Furthermore, sterile work during the surgery for bursitis is, as always, of great importance in order to avoid postoperative problems. The approach to the operation is a straight incision directly above the elbow, which is about 6 cm long, if necessary, and is made in a bent arm position. Then the bursa is freely prepared, detached from the surrounding tissue and removed.

It is then examined again by the surgeon for any abnormalities. The wound is then closed and a plaster splint is applied to immobilize and protect the joint and promote problem-free healing. After the operation, the patient should continue to protect the arm.

This surgery for bursitis can be performed on an outpatient basis. Since the procedure is relatively small and without complications, it can be performed under plexus anesthesia. This means that the pain sensation of the arm is specifically switched off for the operation and the patient remains awake.

Nevertheless, the procedure of the surgery is specially adapted to the needs of the patient and the severity of the bursitis. Pain therapy in the form of medication can be administered afterwards as required. In addition to the risk of infection, there is also the possibility of injuring the ulnar nerve (nervus ulnaris), which is anatomically located near the bursa.
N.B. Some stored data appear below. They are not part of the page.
File: src/rtl/trap_pha_pkg.sv
// Shared types and defaults for the trapezoid pulse-height analyser: FSM states, event layout, default shaper geometry.
package trap_pha_pkg;

    typedef enum logic [1:0] {
        ST_IDLE,
        ST_ARM,
        ST_TOP,
        ST_HOLD
    } pha_state_t;

    localparam int K_DEF     = 100;
    localparam int L_DEF     = 200;
    localparam int DW_DEF    = 16;
    localparam int TSW_DEF   = 32;
    localparam int GUARD_DEF = 8;

    // Baseline is averaged over fixed blocks so the divide is a plain arithmetic shift.
    localparam int BL_LEN    = 16;
    localparam int BL_SHIFT  = 4;

    typedef struct packed {
        logic                      pileup;
        logic [TSW_DEF-1:0]        ts;
        logic signed [DW_DEF-1:0]  height;
    } pha_event_t;

endpackage

File: src/rtl/pha_event_reg.sv
// One-entry event holding register with saturating drop counter; load visible one clk later.
// Holds its word until out_vld_o & out_rdy_i; a new event arriving while full and not drained is dropped.
module pha_event_reg #(
    parameter int W = 49
) (
    input  logic         clk,
    input  logic         rst,
    input  logic         evt_vld_i,
    input  logic [W-1:0] evt_dat_i,
    output logic         out_vld_o,
    input  logic         out_rdy_i,
    output logic [W-1:0] out_dat_o,
    output logic [15:0]  drop_cnt_o
);

    logic         vld_q, vld_d;
    logic [W-1:0] dat_q, dat_d;
    logic [15:0]  drop_q, drop_d;

    always_comb begin
        vld_d  = vld_q;
        dat_d  = dat_q;
        drop_d = drop_q;
        if (evt_vld_i) begin
            // Same-clk accept frees the slot, so the new event replaces the outgoing one.
            if (!vld_q || out_rdy_i) begin
                vld_d = 1'b1;
                dat_d = evt_dat_i;
            end else if (drop_q != 16'hFFFF) begin
                drop_d = drop_q + 16'd1;
            end
        end else if (vld_q && out_rdy_i) begin
            vld_d = 1'b0;
        end
    end

    always_ff @(posedge clk) begin
        if (rst) begin
            vld_q  <= 1'b0;
            dat_q  <= '0;
            drop_q <= '0;
        end else begin
            vld_q  <= vld_d;
            dat_q  <= dat_d;
            drop_q <= drop_d;
        end
    end

    assign out_vld_o  = vld_q;
    assign out_dat_o  = dat_q;
    assign drop_cnt_o = drop_q;

endmodule

File: src/rtl/trap_peak_detect.sv
// Pulse-height analyser: threshold trigger, mid flat-top capture, one event per pulse; event valid one clk after the
// terminating sample, held until ev_ready (overflow counted in drop_cnt). Optional BASELINE_RESTORE_EN subtracts a block-averaged baseline.
module trap_peak_detect
    import trap_pha_pkg::*;
#(
    parameter int K     = K_DEF,
    parameter int L     = L_DEF,
    parameter int DW    = DW_DEF,
    parameter int TSW   = TSW_DEF,
    parameter int GUARD = GUARD_DEF
) (
    input  logic                 clk,
    input  logic                 rst,
    input  logic signed [DW-1:0] trap_in,
    input  logic                 blank,
    input  logic signed [DW-1:0] thresh,
    output logic                 ev_valid,
    input  logic                 ev_ready,
    output logic signed [DW-1:0] ev_height,
    output logic [TSW-1:0]       ev_time,
    output logic                 ev_pileup,
    output logic [15:0]          drop_cnt
);

    localparam int CAP_N  = K + L / 2;
    localparam int PILE_N = 2 * K + L + GUARD;
    localparam int NW     = $clog2(PILE_N + 1);
    localparam int HW     = $clog2(K + 1);
    localparam int EVW    = DW + TSW + 1;

    pha_state_t           state_q;
    logic [NW-1:0]        n_q;
    logic [HW-1:0]        hold_q;
    logic [TSW-1:0]       ts_q;
    logic [TSW-1:0]       ts_lat_q;
    logic signed [DW-1:0] cap_q;
    logic                 pile_q;

    logic                 above;
    logic                 emit;
    logic signed [DW-1:0] cap_val;
    logic [EVW-1:0]       ev_dat;

    assign above = trap_in > thresh;
    assign emit  = (state_q == ST_TOP) && !above && !blank;

`ifdef BASELINE_RESTORE_EN
    logic signed [DW+3:0]  acc_q;
    logic signed [DW+3:0]  acc_sum;
    logic [BL_SHIFT-1:0]   bcnt_q;
    logic signed [DW-1:0]  base_q;
    logic signed [DW:0]    diff;

    assign acc_sum = acc_q + (DW+4)'(trap_in);
    assign diff    = (DW+1)'(trap_in) - (DW+1)'(base_q);

    always_comb begin
        cap_val = diff[DW-1:0];
        if (diff[DW] != diff[DW-1]) begin
            cap_val = diff[DW] ? {1'b1, {(DW-1){1'b0}}} : {1'b0, {(DW-1){1'b1}}};
        end
    end

    // Baseline only tracks while idle so it stays frozen across the pulse being measured.
    always_ff @(posedge clk) begin
        if (rst) begin
            acc_q  <= '0;
            bcnt_q <= '0;
            base_q <= '0;
        end else if (state_q == ST_IDLE && !blank) begin
            if (bcnt_q == BL_SHIFT'(BL_LEN - 1)) begin
                base_q <= acc_sum[DW+3:BL_SHIFT];
                acc_q  <= '0;
                bcnt_q <= '0;
            end else begin
                acc_q  <= acc_sum;
                bcnt_q <= bcnt_q + BL_SHIFT'(1);
            end
        end
    end
`else
    assign cap_val = trap_in;
`endif

    always_ff @(posedge clk) begin
        if (rst) begin
            state_q  <= ST_IDLE;
            n_q      <= '0;
            hold_q   <= '0;
            ts_q     <= '0;
            ts_lat_q <= '0;
            cap_q    <= '0;
            pile_q   <= 1'b0;
        end else begin
            ts_q <= ts_q + TSW'(1);
            if (blank) begin
                state_q <= ST_IDLE;
            end else begin
                case (state_q)
                    ST_IDLE: begin
                        if (above) begin
                            state_q  <= ST_ARM;
                            n_q      <= NW'(1);
                            ts_lat_q <= ts_q;
                            pile_q   <= 1'b0;
                        end
                    end
                    ST_ARM: begin
                        if (!above) begin
                            state_q <= ST_IDLE;
                        end else begin
                            if (n_q == NW'(CAP_N)) begin
                                cap_q   <= cap_val;
                                state_q <= ST_TOP;
                            end
                            n_q <= n_q + NW'(1);
                        end
                    end
                    ST_TOP: begin
                        if (!above) begin
                            state_q <= ST_HOLD;
                            hold_q  <= '0;
                        end else if (n_q == NW'(PILE_N)) begin
                            pile_q <= 1'b1;
                        end else begin
                            n_q <= n_q + NW'(1);
                        end
                    end
                    ST_HOLD: begin
                        // Sit out the undershoot tail; re-triggers here are ignored.
                        if (hold_q == HW'(K - 1)) begin
                            state_q <= ST_IDLE;
                        end else begin
                            hold_q <= hold_q + HW'(1);
                        end
                    end
                    default: state_q <= ST_IDLE;
                endcase
            end
        end
    end

    pha_event_reg #(
        .W (EVW)
    ) u_event_reg (
        .clk        (clk),
        .rst        (rst),
        .evt_vld_i  (emit),
        .evt_dat_i  ({pile_q, ts_lat_q, cap_q}),
        .out_vld_o  (ev_valid),
        .out_rdy_i  (ev_ready),
        .out_dat_o  (ev_dat),
        .drop_cnt_o (drop_cnt)
    );

    assign {ev_pileup, ev_time, ev_height} = ev_dat;

endmodule
File: config.mk
export PLATFORM = sky130hd
export DESIGN_NAME = trap_peak_detect
export DESIGN_NICKNAME = d
export VERILOG_FILES = /design/src/rtl/trap_pha_pkg.sv /design/src/rtl/pha_event_reg.sv /design/src/rtl/trap_peak_detect.sv
export SDC_FILE = /design/constraint.sdc
export NUM_CORES = 1
export LEC_CHECK = 0
export CAP_MARGIN = 25
export CELL_PAD_IN_SITES_DETAIL_PLACEMENT = 1
export CELL_PAD_IN_SITES_GLOBAL_PLACEMENT = 1
export CORE_MARGIN = 4
export CORE_UTILIZATION = 46
export DETAILED_ROUTE_END_ITERATION = 10
export GPL_TIMING_DRIVEN = 0
export HOLD_SLACK_MARGIN = 0.06
export PLACE_DENSITY_LB_ADDON = 0.05
export SLEW_MARGIN = 40
export SYNTH_ARGS = -nofsm -noshare
export SYNTH_HDL_FRONTEND = slang
export SYNTH_SLANG_ARGS = --single-unit
File: constraint.sdc
create_clock -name clk -period 8.33 [get_ports clk]
set_input_delay 1.666 -clock clk [delete_from_list [all_inputs] [get_ports clk]]
set_output_delay 1.666 -clock clk [all_outputs]
set_load 0.03 [all_outputs]
; ---- Word level (Yosys, flattened, before mapping)
; Cells that the tools add are included.
[word_totals]
regBits = 165
latchBits = 0
mem_bits_rw = 0
rom_bits = 0
output_inout_bits = 66
word_cells = 77
mem_count = 0
[op_classes]
addsub = 4
multipliers = 0
n_div = 0
magnitude_cmp = 1
n_eq_ne = 17
shifts = 0
n_mux = 21
n_bitwise = 2
n_reduce_logical = 22
[ops]
columns = op, count
row1 = 9-bit 2-to-1 mux, 4
row2 = 32-bit by 1-bit adder with 32-bit output (second input constant), 1
row3 = 9-bit one-hot mux with 3 select lines, 1
row4 = 16-bit by 1-bit adder with 16-bit output (second input constant), 1
row5 = 16-bit greater-than comparator, 1
row6 = 16-bit != test (second input constant), 1
row7 = 7-bit 2-to-1 mux, 2
row8 = 2-bit != test (second input constant), 7
row9 = 7-bit one-hot mux with 2 select lines, 1
row10 = 4-bit AND reduction, 3
row11 = 2-bit 2-to-1 mux, 5
row12 = 9-bit by 1-bit adder with 9-bit output (second input constant), 1
row13 = 9-bit by 8-bit equality test with 1-bit output (second input constant), 1
row14 = 9-bit equality test (second input constant), 1
row15 = 2-bit one-hot mux with 4 select lines, 1
row16 = 7-bit by 1-bit adder with 7-bit output (second input constant), 1
row17 = 7-bit equality test (second input constant), 1
row18 = 1-bit 2-to-1 mux, 6
row19 = 3-bit AND reduction, 2
row20 = 6-bit AND reduction, 1
row21 = 2-bit nonzero test, 3
row22 = 5-bit AND reduction, 1
row23 = 2-bit equality test (second input constant), 2
row24 = 2-bit by 1-bit != test with 1-bit output (second input constant), 2
row25 = other kinds (11), 17

; ---- Depth between registers and ports, before layout
[logic_depth]
word_depth = 6
mapped_depth = 11
mapped_depth_nobuf = 9

; ---- Hierarchy
; A second synthesis with hierarchy kept.
[hier_totals]
hier_cells = 917
hier_area_um2 = 7669.9
[modules_own_cells]
columns = mod, instances, cells_each, area_each_um2
row1 = trap_peak_detect, 1, 600, 5099.9
row2 = pha_event_reg, 1, 317, 2570.0

; ---- Worst setup path after synthesis
; Ideal clock, no wire load.
[synth_path]
path_kind = input-to-reg
from = in thresh[15]
to = reg cap_q[10]
setup_time_ns = 0.072
t_arrival_ns = 3.920
path_slack_ns = 4.338
path_stages = 11
path_buffers = 2
cell_sequence = inv_1 > ha_1 > nand4_2 > nor2_1 > o2bb2ai_2 > o41a_4 > nor3_4 > nor4b_4 > buf_6 > buf_8 > mux2i_1
[synth_via]
elab_chain_cells = 2
[synth_rtl]
columns = element, line
row1 = from (decl), trap_peak_detect.sv:16  ; input logic signed [DW-1:0] thresh,
row2 = 16-bit greater-than comparator, trap_peak_detect.sv:44  ; assign above = trap_in > thresh;
row3 = 4-bit AND reduction (no line), n/a
row4 = to (signal assigned), trap_peak_detect.sv:113  ; cap_q <= cap_val;
row5 = to (decl), trap_peak_detect.sv:36  ; logic signed [DW-1:0] cap_q;
; No other way between the ends.
; A chain may end at the register's enable or synchronous reset.

; ---- Worst setup path in the final report
[layout_path]
from = in trap_in[1]
to = reg u_event_reg.dat_q[22], in the netlist u_event_reg.out_dat_o[22]
[layout_via]
elab_chain_cells = 5
[layout_rtl]
columns = element, line
row1 = from (decl), trap_peak_detect.sv:14  ; input logic signed [DW-1:0] trap_in,
row2 = 16-bit greater-than comparator, trap_peak_detect.sv:44
row3 = 1-bit zero test, n/a
row4 = 1-bit logical AND (2 in a row), trap_peak_detect.sv:45  ; assign emit = (state_q == ST_TOP) && !above && !blank;
row5 = 2-bit AND reduction (no line), n/a
row6 = to (signal assigned), pha_event_reg.sv:44  ; dat_q <= dat_d;
row7 = to (decl), pha_event_reg.sv:17  ; logic [W-1:0] dat_q, dat_d;
; No other way between the ends.

==> out/metrics.csv <==
metric,value,unit
final net count,992,
worst-path cell chain,"clkdlybuf4s50_1, ha_1, nor2b_1, o211ai_1, a2111oi_4, o41a_4, o311ai_4, buf_4, buf_2, nand3b_1, o21ai_1",
Syn Area/Cell,9.40,um2
Port Buffer Count,100,
Layout fillers,1774,
area of the multi-input gates,0.00400,mm2
"Gates resized, CTS repair",0,
initial antenna violation count,0,
Final period util,55.5,%
CP Max Fanout,10,
critical path's top delay family,compound AO/OA/AOI/OAI gates,
Max transition margin,45.5,%
routability cong.,0.853,
Fin Setup TNS,0,ps
vias per cell,5.46,
"area leader, netlist",dfxtp_1,
clk sinks,165,
# DRC,0,
Antenna Cells,0,
Synth top area share,43.3,%
Starting Density,47.5,%
Clock Latency Late Sink,430,ps
share of cells above drive strength 1,6.67,%
PnR Total Power,1.74,mW
routed via count,6329,
final setup fails,0,
CP Data Arrival Time,4980,ps
clk slew on worst S/H paths,70,ps
Synth area leaders,"dfxtp_1, nand2b_1, mux2i_1, nand3b_1, ha_1",
HP Class,flip-flop to flip-flop,
Initial DRT Pass Iterations,4,
Synth top cells by count,"dfxtp_1, nand2b_1, mux2i_1, nand3b_1, o21ai_0",
"Slowest-stage cell, CP",o311ai_4,
die height,137,um
"Core Util, Final",59.4,%
top_reg_cell synth,dfxtp_1,
maximum vdd drop,0.130,mV
area grow syn2layout,24.9,%
Tmin final,4620,ps
WP buf/inv,3,
root buf cell,clkbuf_16,
hpwl dp,15500,um
global route overflow,0,
Reg area,0.00330,mm2
measured slew at the worst slew-check pin,818,ps
Tot GR Track Use,23.6,%
RSZ-0062 raised after global routing,no,
Mapped Nets,873,
number of buffers created by CTS,17,
yosys warns,0,
die area,0.0187,mm2
DRT antenna net count,0,
register area share after synthesis,43.3,%
Critical Path End Type,flip-flop,
Total Wirelength,21400,um
Post-CTS Setup Inserts,0,
Mapped Area,0.00763,mm2
"count leader, synth",dfxtp_1,
"Distinct cells, synth",57,
final hold vios,0,
core area,0.0161,mm2
row count,46,
"Hold-fix buffers, CTS",0,
Starting DRT DRC Count,213,
Critical Path RT,8690,ps
MaxCap Viol Count,0,
Clock Tree Buf Depth,2,
Mapped Cells,812,
Die W,137,um
startpoint types,input port,
status,completed,
critical path class,input port to flip-flop,
Max Fclk,216,MHz
largest net degree at the start of global routing,17,
vias in the first global route,6865,
P_leak,3.23,nW
CTS H-tree depth,4,
pwr/cell area,183,mW/mm2
synthesis-stage register bit count,165,
Post-synth EDFFs,0,
Avg WL per Cell,18.4,um
"Async S/R FF share, synth",0,%
TritonCTS clock tree,done,
"Slew Viols, Final",0,
Fin Clk Skew,12.0,ps
first-pass GRT wire length,35000,um
largest stage delay on the critical path,580,ps
io pins,102,
==> logic make-up (layout without fill, tap and decap cells) <==
logic type	after synthesis	after routing	share of synthesized area (%)
AND/OR/NAND/NOR	332	332	26.5
flip-flops	165	165	43.3
AO/OA/AOI/OAI	131	131	10.8
buffers and inverters	73	205	4.60
multiplexers	54	54	7.11
XOR/XNOR	32	32	3.67
adder cells (fa/ha/maj)	25	25	4.10
==> cells in the final DEF, fill, tap and decap left out, drive strengths merged, types with 6 or more instances in the layout <==
cell type / n
or3: 18
clkbuf: 48
clkdlybuf4s50: 100
nand2: 27
mux2i: 52
buf: 15
inv: 33
dfxtp: 165
and3: 6
o31ai: 9
xor2: 18
nand4: 16
or4: 7
nand3b: 49
xnor2: 14
nor2: 45
nor4b: 6
nand2b: 99
ha: 25
nor3: 17
nand3: 25
a21oi: 36
o21ai: 69
==> metal layers <==
metal | vias to the layer above | GRT usage [%] | wire length (um)
li1 | 3095 | - | -
met1 | 3091 | 27.5 | 9090
met2 | 114 | 43.9 | 11300
met3 | 29 | 3.82 | 562
met4 | 0 | 7.98 | 406
met5 | - | 0 | 0
==> layout make-up <==
cell class | instances | share of cell area [%]
inverters | 29 | 1.14
clock buffers | 19 | 4.65
clock inverters | 13 | 1.77
flip-flops and latches | 165 | 34.7
repair buffers | 100 | 10.5
multi-input cells | 574 | 41.9
plain buffers | 44 | 2.55
well taps | 216 | 2.84
==> tightest hold or removal path, cell delays in order (launching register included) <==
cell,delay [ps]
dfxtp_1,300
nand2b_1,70
mux2i_1,60
==> final timing paths <==
| path | cells after the start | slack, ps | end | from |
|---|---|---|---|---|
| worst max-delay path | 11 | 3710 | u_event_reg.out_dat_o[22] | trap_in[1] |
| worst min-delay path | 2 | 480 | cap_q[11] | cap_q[11] |
| worst max register to register | 9 | 5470 | n_q[3] | state_q[0] |
| worst min register to register | 2 | 480 | cap_q[11] | cap_q[11] |
==> power breakdown <==
part	internal [mW]	total [mW]	switching, mW
Clock	0.483	0.819	0.336
Combinational	0.0597	0.130	0.0699
Sequential	0.792	0.796	0.00439
==> through the flow <==
stage          cells  setup WS (ps)  instance area, um2  hold WS [ps]
6_report        1160           3710                9530           480
5_1_grt         1160           3610                9530           490
4_1_cts         1160           3730                9520           483
3_5_place_dp    1128           3280                8910           472
3_3_place_gp    1128           3320                8910           464
2_1_floorplan    812           4340                7630           430
==> flip-flops by register name, summed over array words and instances (netlist names), named ones only <==
signal / cells
hold_q: 7
cap_q: 16
n_q: 9
ts_q: 32
u_event_reg.drop_cnt_o: 16
state_q: 1
u_event_reg.out_dat_o: 49
pile_q: 1
ts_lat_q: 32
u_event_reg.out_vld_o: 1
Power figures use the tool's default switching activity.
For the treatment of a simple, i.e. non-bacterial, bursitis of the elbow, taping of the corresponding joint can help. Since the special adhesive tape lifts the underlying tissue, a special stimulus and sometimes also a massaging effect is triggered. This activates the tissue around the bursa and the bursa itself, and promotes the body’s own self-healing at the site.This is caused, among other things, by an increased blood and lymph flow and thus an increased metabolism, which in total should reduce the inflammation.

The tape is applied directly to the elbow with the arm bent and then fixed in a stretched position with a certain amount of tension. It is important that the joint is not restricted in its freedom of movement, because movement is part of the therapy concept. The advantage of taping is that it can be easily applied and corrected if the tape does not fit correctly. In addition, its flat design makes it very comfortable to wear, it can also be worn without slipping when swimming and showering, and at the same time it effectively stimulates the bursa sac. After taping, the tape can be left in place for about seven days, after which it should be renewed to maintain its effect until no more symptoms appear.